The Department of Higher Education and Training (DHET) wants more young people to take up positions as academics. The department said this at a briefing committee meeting by the select committee on cooperative governance and traditional affairs, adding that people who are currently sitting in those positions would retire soon.

The DHET was presenting an overview of the rate of transformation in the higher education and training sectors. The transformation is aimed at correcting the injustices of the past, to provide equal opportunity for all. Among other imbalances spoken of was gender equality. The department’s deputy director general, Firoz Patel, said that most positions are currently filled by males.

Photo

Photo credit: sodahead.com

Not enough graduates

The department cited many challenges that stand in the way of transformation, like students dropping out. Some have their qualifications withheld because they or the NSFAS, acting on their behalf, owes the school money. All this slows the progress of the students advancing to postgraduate studies, which then limits the number that can become staff.
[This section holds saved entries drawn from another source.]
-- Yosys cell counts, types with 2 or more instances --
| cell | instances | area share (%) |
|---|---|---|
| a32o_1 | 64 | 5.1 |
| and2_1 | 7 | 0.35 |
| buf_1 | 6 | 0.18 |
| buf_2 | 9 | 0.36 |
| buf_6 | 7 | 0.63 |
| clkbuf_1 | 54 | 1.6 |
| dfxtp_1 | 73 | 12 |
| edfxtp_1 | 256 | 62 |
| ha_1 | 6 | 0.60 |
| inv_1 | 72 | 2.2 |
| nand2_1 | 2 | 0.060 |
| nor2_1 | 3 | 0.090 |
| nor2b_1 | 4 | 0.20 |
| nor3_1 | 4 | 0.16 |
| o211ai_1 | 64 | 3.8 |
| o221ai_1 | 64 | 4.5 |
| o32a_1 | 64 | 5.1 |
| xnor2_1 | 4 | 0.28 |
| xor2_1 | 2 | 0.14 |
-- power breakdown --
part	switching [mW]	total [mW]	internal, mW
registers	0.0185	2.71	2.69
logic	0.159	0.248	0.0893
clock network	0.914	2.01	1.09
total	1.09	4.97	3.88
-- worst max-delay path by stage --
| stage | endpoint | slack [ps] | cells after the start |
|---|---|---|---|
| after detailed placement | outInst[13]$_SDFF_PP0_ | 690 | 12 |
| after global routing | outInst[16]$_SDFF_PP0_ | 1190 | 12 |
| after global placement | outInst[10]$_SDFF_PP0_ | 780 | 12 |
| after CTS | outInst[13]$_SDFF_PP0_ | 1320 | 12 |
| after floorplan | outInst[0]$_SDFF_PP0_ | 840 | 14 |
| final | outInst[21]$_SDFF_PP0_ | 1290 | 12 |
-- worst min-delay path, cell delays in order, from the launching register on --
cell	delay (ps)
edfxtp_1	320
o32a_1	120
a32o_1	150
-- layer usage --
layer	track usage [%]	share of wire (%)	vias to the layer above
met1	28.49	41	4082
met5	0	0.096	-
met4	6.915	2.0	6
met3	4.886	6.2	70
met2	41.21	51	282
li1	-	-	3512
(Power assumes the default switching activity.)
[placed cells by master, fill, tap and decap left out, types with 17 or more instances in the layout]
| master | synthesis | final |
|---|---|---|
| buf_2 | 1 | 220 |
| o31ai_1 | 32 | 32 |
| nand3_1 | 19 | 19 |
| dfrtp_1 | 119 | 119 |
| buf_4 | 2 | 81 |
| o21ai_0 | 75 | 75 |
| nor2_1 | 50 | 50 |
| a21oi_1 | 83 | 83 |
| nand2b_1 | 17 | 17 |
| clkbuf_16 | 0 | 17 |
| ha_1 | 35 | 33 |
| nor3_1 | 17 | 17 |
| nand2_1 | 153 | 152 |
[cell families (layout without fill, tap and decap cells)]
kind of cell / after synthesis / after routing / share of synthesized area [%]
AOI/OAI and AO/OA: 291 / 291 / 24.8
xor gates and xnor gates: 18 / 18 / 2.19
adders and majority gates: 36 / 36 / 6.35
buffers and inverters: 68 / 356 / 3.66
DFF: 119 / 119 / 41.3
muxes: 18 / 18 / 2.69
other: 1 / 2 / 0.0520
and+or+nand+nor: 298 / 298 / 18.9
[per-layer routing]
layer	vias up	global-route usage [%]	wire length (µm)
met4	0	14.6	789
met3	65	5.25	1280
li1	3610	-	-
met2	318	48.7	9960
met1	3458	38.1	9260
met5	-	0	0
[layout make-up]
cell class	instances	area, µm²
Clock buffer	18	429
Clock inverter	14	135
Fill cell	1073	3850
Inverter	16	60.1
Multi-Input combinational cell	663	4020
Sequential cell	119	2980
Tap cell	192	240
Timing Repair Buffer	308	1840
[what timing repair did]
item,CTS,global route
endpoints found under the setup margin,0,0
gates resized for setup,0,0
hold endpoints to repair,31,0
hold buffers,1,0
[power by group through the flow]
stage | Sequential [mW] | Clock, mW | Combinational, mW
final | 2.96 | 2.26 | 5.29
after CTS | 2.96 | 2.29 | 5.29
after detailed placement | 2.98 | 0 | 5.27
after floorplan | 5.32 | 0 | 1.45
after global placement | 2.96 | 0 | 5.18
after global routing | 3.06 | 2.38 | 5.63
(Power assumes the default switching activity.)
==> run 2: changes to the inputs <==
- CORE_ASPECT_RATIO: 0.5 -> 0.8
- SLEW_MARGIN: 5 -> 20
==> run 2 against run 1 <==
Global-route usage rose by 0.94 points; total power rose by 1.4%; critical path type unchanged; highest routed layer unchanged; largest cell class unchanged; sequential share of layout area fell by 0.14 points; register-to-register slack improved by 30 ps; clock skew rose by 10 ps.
[config.mk]
export PLATFORM = sky130hd
export DESIGN_NAME = seq_alu
export DESIGN_NICKNAME = d
export VERILOG_FILES = /design/src/rtl/alu_pkg.sv /design/src/rtl/alu_iter_unit.sv /design/src/rtl/seq_alu.sv
export SDC_FILE = /design/constraint.sdc
export NUM_CORES = 1
export LEC_CHECK = 0
export ABC_CLOCK_PERIOD_IN_PS = 6300
export BUFFER_PORTS_ARGS = -buffer_cell sky130_fd_sc_hd__clkbuf_2
export CAP_MARGIN = 10
export CORE_MARGIN = 5
export CORE_UTILIZATION = 45
export CTS_BUF_LIST = sky130_fd_sc_hd__clkbuf_16
export DETAILED_ROUTE_END_ITERATION = 8
export GPL_ROUTABILITY_DRIVEN = 0
export GPL_TIMING_DRIVEN = 0
export PLACE_DENSITY = 0.61
export SYNTH_ARGS = -nofsm -noshare
export SYNTH_HDL_FRONTEND = slang
export SYNTH_SLANG_ARGS = --single-unit
[constraint.sdc]
create_clock -name clk -period 6.3 [get_ports clk]
set_input_delay 1.26 -clock clk [delete_from_list [all_inputs] [get_ports clk]]
set_output_delay 1.26 -clock clk [all_outputs]
set_load 0.005 [all_outputs]
[src/rtl/alu_pkg.sv]
// alu_pkg: opcodes, flag bit positions and FSM state encoding shared by seq_alu
package alu_pkg;

    localparam logic [3:0] OP_ADD = 4'b0000;
    localparam logic [3:0] OP_SUB = 4'b0001;
    localparam logic [3:0] OP_AND = 4'b0010;
    localparam logic [3:0] OP_OR  = 4'b0011;
    localparam logic [3:0] OP_XOR = 4'b0100;
    localparam logic [3:0] OP_MUL = 4'b0101;
    localparam logic [3:0] OP_SLL = 4'b1000;
    localparam logic [3:0] OP_SLR = 4'b1001;
    localparam logic [3:0] OP_SRL = 4'b1010;
    localparam logic [3:0] OP_SRA = 4'b1011;

    localparam int F_S = 3;
    localparam int F_Z = 2;
    localparam int F_C = 1;
    localparam int F_V = 0;

    typedef enum logic [1:0] {
        IDLE = 2'd0,
        EXEC = 2'd1,
        DONE = 2'd2
    } state_e;

endpackage

[src/rtl/alu_iter_unit.sv]
// alu_iter_unit: one-step-per-cycle shift/rotate and shift-add multiply datapath with step counter
module alu_iter_unit
    import alu_pkg::*;
#(
    parameter int WIDTH = 16
) (
    input  logic             clk,
    input  logic             rst_n,
    input  logic             start_i,
    input  logic [3:0]       op_i,
    input  logic [WIDTH-1:0] a_i,
    input  logic [WIDTH-1:0] b_i,
    output logic [WIDTH-1:0] res_o,
    output logic             carry_o,
    output logic             hi_nz_o,
    output logic             done_o
);

    localparam int SHW = $clog2(WIDTH) + 1;

    logic [WIDTH-1:0] data_q, data_d, hi_q, hi_d, mc_q, mc_d;
    logic [WIDTH-1:0] d_s, hi_s, mc_s, d_st, hi_st;
    logic [SHW-1:0]   cnt_q, cnt_d, n;
    logic [3:0]       op_q, op_d, op_s;
    logic             c_q, c_d, c_st;
    logic [WIDTH:0]   sum;

    // Step count, step operands (fresh inputs on the start cycle so the accept edge already does step one) and one step
    always_comb begin
        if (op_i == OP_MUL)
            n = SHW'(WIDTH);
        else if (op_i == OP_SLR)
            n = {1'b0, b_i[SHW-2:0]};
        else
            n = (|b_i[WIDTH-1:SHW-1]) ? SHW'(WIDTH) : b_i[SHW-1:0];
        op_s = start_i ? op_i : op_q;
        d_s  = start_i ? ((op_i == OP_MUL) ? b_i : a_i) : data_q;
        hi_s = start_i ? '0 : hi_q;
        mc_s = start_i ? a_i : mc_q;
        sum  = {1'b0, hi_s} + (d_s[0] ? {1'b0, mc_s} : '0);
        hi_st = hi_s;
        case (op_s)
            OP_SLL: {c_st, d_st} = {d_s, 1'b0};
            OP_SLR: {c_st, d_st} = {d_s[WIDTH-1], d_s[WIDTH-2:0], d_s[WIDTH-1]};
            OP_SRL: {d_st, c_st} = {1'b0, d_s};
            OP_SRA: {d_st, c_st} = {d_s[WIDTH-1], d_s};
            default: begin
                d_st  = {sum[0], d_s[WIDTH-1:1]};
                hi_st = sum[WIDTH:1];
                c_st  = 1'b0;
            end
        endcase
    end

    // Next-state: load on start, then step and count down until the counter reaches zero
    always_comb begin
        op_d   = op_s;
        mc_d   = mc_s;
        data_d = data_q;
        hi_d   = hi_q;
        c_d    = c_q;
        cnt_d  = cnt_q;
        done_o = 1'b0;
        if (start_i) begin
            if (n == '0) begin
                data_d = a_i;
                hi_d   = '0;
                c_d    = 1'b0;
                cnt_d  = '0;
                done_o = 1'b1;
            end else begin
                data_d = d_st;
                hi_d   = hi_st;
                c_d    = c_st;
                cnt_d  = n - SHW'(1);
                done_o = (n == SHW'(1));
            end
        end else if (cnt_q != '0) begin
            data_d = d_st;
            hi_d   = hi_st;
            c_d    = c_st;
            cnt_d  = cnt_q - SHW'(1);
            done_o = (cnt_q == SHW'(1));
        end
    end

    assign res_o   = data_d;
    assign carry_o = c_d;
    assign hi_nz_o = |hi_d;

    // Datapath and counter registers
    always_ff @(posedge clk or negedge rst_n) begin
        if (!rst_n) begin
            data_q <= '0;
            hi_q   <= '0;
            mc_q   <= '0;
            c_q    <= 1'b0;
            cnt_q  <= '0;
            op_q   <= '0;
        end else begin
            data_q <= data_d;
            hi_q   <= hi_d;
            mc_q   <= mc_d;
            c_q    <= c_d;
            cnt_q  <= cnt_d;
            op_q   <= op_d;
        end
    end

endmodule
--- src/rtl/sevenseg_scan.sv ---
// Time-multiplexed 8-digit scan controller: blanking between digits, skips
// disabled digits, one-cycle frame pulse on every scan wrap.
module sevenseg_scan
  import sevenseg_pkg::*;
#(
  parameter int DIV       = 100000,
  parameter int BLANK_CYC = 4
) (
  input  logic             clk,
  input  logic             rst,
  input  logic             en,
  input  logic [NDIG-1:0]  dig_en,
  output logic [SEL_W-1:0] sel,
  output logic [NDIG-1:0]  an_n,
  output logic             frame
);

  localparam int MAX_CYC = (DIV > BLANK_CYC) ? DIV : BLANK_CYC;
  localparam int CNT_W   = $clog2(MAX_CYC + 1);
  localparam logic [CNT_W-1:0] BLANK_LAST = CNT_W'(BLANK_CYC - 1);
  localparam logic [CNT_W-1:0] ON_LAST    = CNT_W'(DIV - 1);

  scan_state_t      state;
  logic [CNT_W-1:0] cnt;
  logic [SEL_W-1:0] search_from;
  logic [SEL_W-1:0] nxt_sel;
  logic             wrap;

  // Searching from the top digit yields the lowest enabled digit when starting a scan.
  assign search_from = (state == IDLE) ? SEL_W'(NDIG - 1) : sel;

  next_digit_find u_find (
    .dig_en  (dig_en),
    .cur_sel (search_from),
    .nxt_sel (nxt_sel),
    .wrap    (wrap)
  );

  always_ff @(posedge clk or posedge rst) begin
    if (rst) begin
      state <= IDLE;
      sel   <= '0;
      an_n  <= '1;
      frame <= 1'b0;
      cnt   <= '0;
    end else begin
      frame <= 1'b0;
      if (!en || dig_en == '0) begin
        state <= IDLE;
        an_n  <= '1;
        cnt   <= '0;
      end else begin
        unique case (state)
          IDLE: begin
            state <= BLANK;
            sel   <= nxt_sel;
            an_n  <= '1;
            cnt   <= '0;
          end
          BLANK: begin
            an_n <= '1;
            if (!dig_en[sel]) begin
              // Target vanished before being lit: pick the next one and restart blanking.
              sel <= nxt_sel;
              cnt <= '0;
            end else if (cnt == BLANK_LAST) begin
              state <= ON;
              an_n  <= onehot_n(sel);
              cnt   <= '0;
            end else begin
              cnt <= cnt + 1'b1;
            end
          end
          ON: begin
            if (!dig_en[sel] || cnt == ON_LAST) begin
              state <= BLANK;
              sel   <= nxt_sel;
              an_n  <= '1;
              frame <= wrap;
              cnt   <= '0;
            end else begin
              an_n <= onehot_n(sel);
              cnt  <= cnt + 1'b1;
            end
          end
          default: begin
            state <= IDLE;
            an_n  <= '1;
            cnt   <= '0;
          end
        endcase
      end
    end
  end

endmodule
**src/rtl/ddr_port_arbiter.sv**
```systemverilog
// Two-port command arbiter in front of a single DDR controller.
// Port 0 (CPU) issues reads and writes, port 1 (video) issues reads only.
// Exactly one transaction is in flight; ports alternate round-robin on ties.
module ddr_port_arbiter #(
    parameter int ADDR_W   = 27,
    parameter int ID_WIDTH = 1
) (
    input  logic                clk,
    input  logic                reset,

    // port 0: CPU, read + write
    input  logic                p0_arw_valid,
    output logic                p0_arw_ready,
    input  logic [ADDR_W-1:0]   p0_arw_addr,
    input  logic [7:0]          p0_arw_len,
    input  logic                p0_arw_write,
    input  logic                p0_wvalid,
    output logic                p0_wready,
    input  logic                p0_wlast,
    input  logic [63:0]         p0_wdata,
    input  logic [7:0]          p0_wstrb,
    output logic                p0_bvalid,
    input  logic                p0_bready,
    output logic                p0_rvalid,
    output logic                p0_rlast,
    input  logic                p0_rready,

    // port 1: video, read only
    input  logic                p1_arw_valid,
    output logic                p1_arw_ready,
    input  logic [ADDR_W-1:0]   p1_arw_addr,
    input  logic [7:0]          p1_arw_len,
    output logic                p1_rvalid,
    output logic                p1_rlast,
    input  logic                p1_rready,

    // shared read data
    output logic [63:0]         rdata,

    // DDR controller side
    output logic                m_arw_valid,
    input  logic                m_arw_ready,
    output logic [ADDR_W-1:0]   m_arw_addr,
    output logic [7:0]          m_arw_len,
    output logic                m_arw_write,
    output logic [ID_WIDTH-1:0] m_arw_id,
    output logic                m_wvalid,
    input  logic                m_wready,
    output logic                m_wlast,
    output logic [63:0]         m_wdata,
    output logic [7:0]          m_wstrb,
    input  logic                m_bvalid,
    output logic                m_bready,
    input  logic                m_rvalid,
    output logic                m_rready,
    input  logic                m_rlast,
    input  logic [63:0]         m_rdata
);

    localparam logic [2:0] IDLE  = 3'd0;
    localparam logic [2:0] CMD   = 3'd1;
    localparam logic [2:0] WDATA = 3'd2;
    localparam logic [2:0] WRESP = 3'd3;
    localparam logic [2:0] RDATA = 3'd4;

    logic [2:0]        state_q, state_d;
    logic              last_grant_q, last_grant_d;
    logic              grant_q, grant_d;
    logic [ADDR_W-1:0] addr_q, addr_d;
    logic [7:0]        len_q, len_d;
    logic              write_q, write_d;

    // Every handshake output is qualified with live so that all valid/ready/last
    // outputs read 0 while reset is held, even before the state flop clears.
    logic live;
    logic in_idle, in_cmd, in_wdata, in_wresp, in_rdata;
    logic any_req;
    logic winner;

    logic [1:0] arw_ready_vec;
    logic [1:0] rvalid_vec;
    logic [1:0] rlast_vec;
    logic [1:0] rready_vec;

    assign live     = ~reset;
    assign in_idle  = live && (state_q == IDLE);
    assign in_cmd   = live && (state_q == CMD);
    assign in_wdata = live && (state_q == WDATA);
    assign in_wresp = live && (state_q == WRESP);
    assign in_rdata = live && (state_q == RDATA);
    assign any_req  = p0_arw_valid || p1_arw_valid;

    // Round-robin pick: on a tie the port that did not win last time goes first.
    always_comb begin
        winner = 1'b0;
        if (p0_arw_valid && p1_arw_valid) begin
            winner = ~last_grant_q;
        end else if (p1_arw_valid) begin
            winner = 1'b1;
        end
    end

    assign rready_vec = {p1_rready, p0_rready};

    // Per-port fan-out: only the granted port ever sees ready/valid/last.
    for (genvar gi = 0; gi < 2; gi++) begin : g_port
        assign arw_ready_vec[gi] = in_idle && any_req && (winner == 1'(gi));
        assign rvalid_vec[gi]    = in_rdata && (grant_q == 1'(gi)) && m_rvalid;
        assign rlast_vec[gi]     = in_rdata && (grant_q == 1'(gi)) && m_rlast;
    end

    assign p0_arw_ready = arw_ready_vec[0];
    assign p1_arw_ready = arw_ready_vec[1];
    assign p0_rvalid    = rvalid_vec[0];
    assign p1_rvalid    = rvalid_vec[1];
    assign p0_rlast     = rlast_vec[0];
    assign p1_rlast     = rlast_vec[1];
    assign m_rready     = in_rdata && rready_vec[grant_q];
    assign rdata        = m_rdata;

    // Only port 0 can be granted a write, but the grant check keeps port 1 isolated.
    assign m_wvalid  = in_wdata && !grant_q && p0_wvalid;
    assign p0_wready = in_wdata && !grant_q && m_wready;
    assign m_wlast   = in_wdata && p0_wlast;
    assign m_wdata   = p0_wdata;
    assign m_wstrb   = p0_wstrb;

    assign p0_bvalid = in_wresp && !grant_q && m_bvalid;
    assign m_bready  = in_wresp && p0_bready;

    assign m_arw_valid = in_cmd;
    assign m_arw_addr  = addr_q;
    assign m_arw_len   = len_q;
    assign m_arw_write = write_q;
    assign m_arw_id    = ID_WIDTH'(grant_q);

    // Next-state and capture logic for the single-transaction sequencer.
    always_comb begin
        state_d      = state_q;
        last_grant_d = last_grant_q;
        grant_d      = grant_q;
        addr_d       = addr_q;
        len_d        = len_q;
        write_d      = write_q;
        case (state_q)
            IDLE: begin
                if (any_req) begin
                    state_d      = CMD;
                    grant_d      = winner;
                    last_grant_d = winner;
                    addr_d       = winner ? p1_arw_addr : p0_arw_addr;
                    len_d        = winner ? p1_arw_len  : p0_arw_len;
                    write_d      = winner ? 1'b0        : p0_arw_write;
                end
            end
            CMD: begin
                if (m_arw_ready) begin
                    state_d = write_q ? WDATA : RDATA;
                end
            end
            WDATA: begin
                if (m_wvalid && m_wready && m_wlast) begin
                    state_d = WRESP;
                end
            end
            WRESP: begin
                if (m_bvalid && m_bready) begin
                    state_d = IDLE;
                end
            end
            RDATA: begin
                // The controller ignores backpressure, so the burst ends on rlast alone.
                if (m_rvalid && m_rlast) begin
                    state_d = IDLE;
                end
            end
            default: state_d = IDLE;
        endcase
    end

    // State and captured payload registers; reset abandons any partial burst.
    always_ff @(posedge clk) begin
        if (reset) begin
            state_q      <= IDLE;
            last_grant_q <= 1'b1;
            grant_q      <= 1'b0;
            addr_q       <= '0;
            len_q        <= '0;
            write_q      <= 1'b0;
        end else begin
            state_q      <= state_d;
            last_grant_q <= last_grant_d;
            grant_q      <= grant_d;
            addr_q       <= addr_d;
            len_q        <= len_d;
            write_q      <= write_d;
        end
    end

endmodule

```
In 2009, Higher Education South Africa (HESA) agreed to an initiative to develop a national programme to build the next generation of academics. HESA are representatives of South Africa’s University leadership and they encourage cooperation among universities and government, industry and other sectors of society in South Africa. HESA noted that one of the major barriers to higher education is that there are not enough masters and doctoral graduates.

HESA also mentioned that academics need to have educational knowledge and skills in order to develop the curriculum and for facilitating students who come from increasingly diverse social, cultural and educational backgrounds.

There’s some progress

University of Johannesburg lecturer, Dr Buyisiwe Sondezi, the first woman in Africa to be awarded a doctoral degree in experimental physics  Photo: sapeople.com

University of Johannesburg lecturer, Dr Buyisiwe Sondezi, the first woman in Africa to be awarded a doctoral degree in experimental physics
Photo: sapeople.com

There have been some gains, such as the increase in the enrolment, graduation and academic staff employment numbers compared to the previous years. The numbers also show that slightly more women (a 100 000 difference) enrol for university at undergraduate level.

The department has also proposed more intervention strategies to quicken the transformation process in academic staffing. The foundation provisioning programme is aimed at helping underprepared students to succeed. Another is the teaching and research development grant which will be used to improve the qualifications of academic staff and the quality of teaching. The Staffing South African Universities Framework (SSAUF) will build capacity and to develop a future generations of academics.

In addition to that SSAUF is looking to support the development of existing academics and recruit, support and retain female academic staff.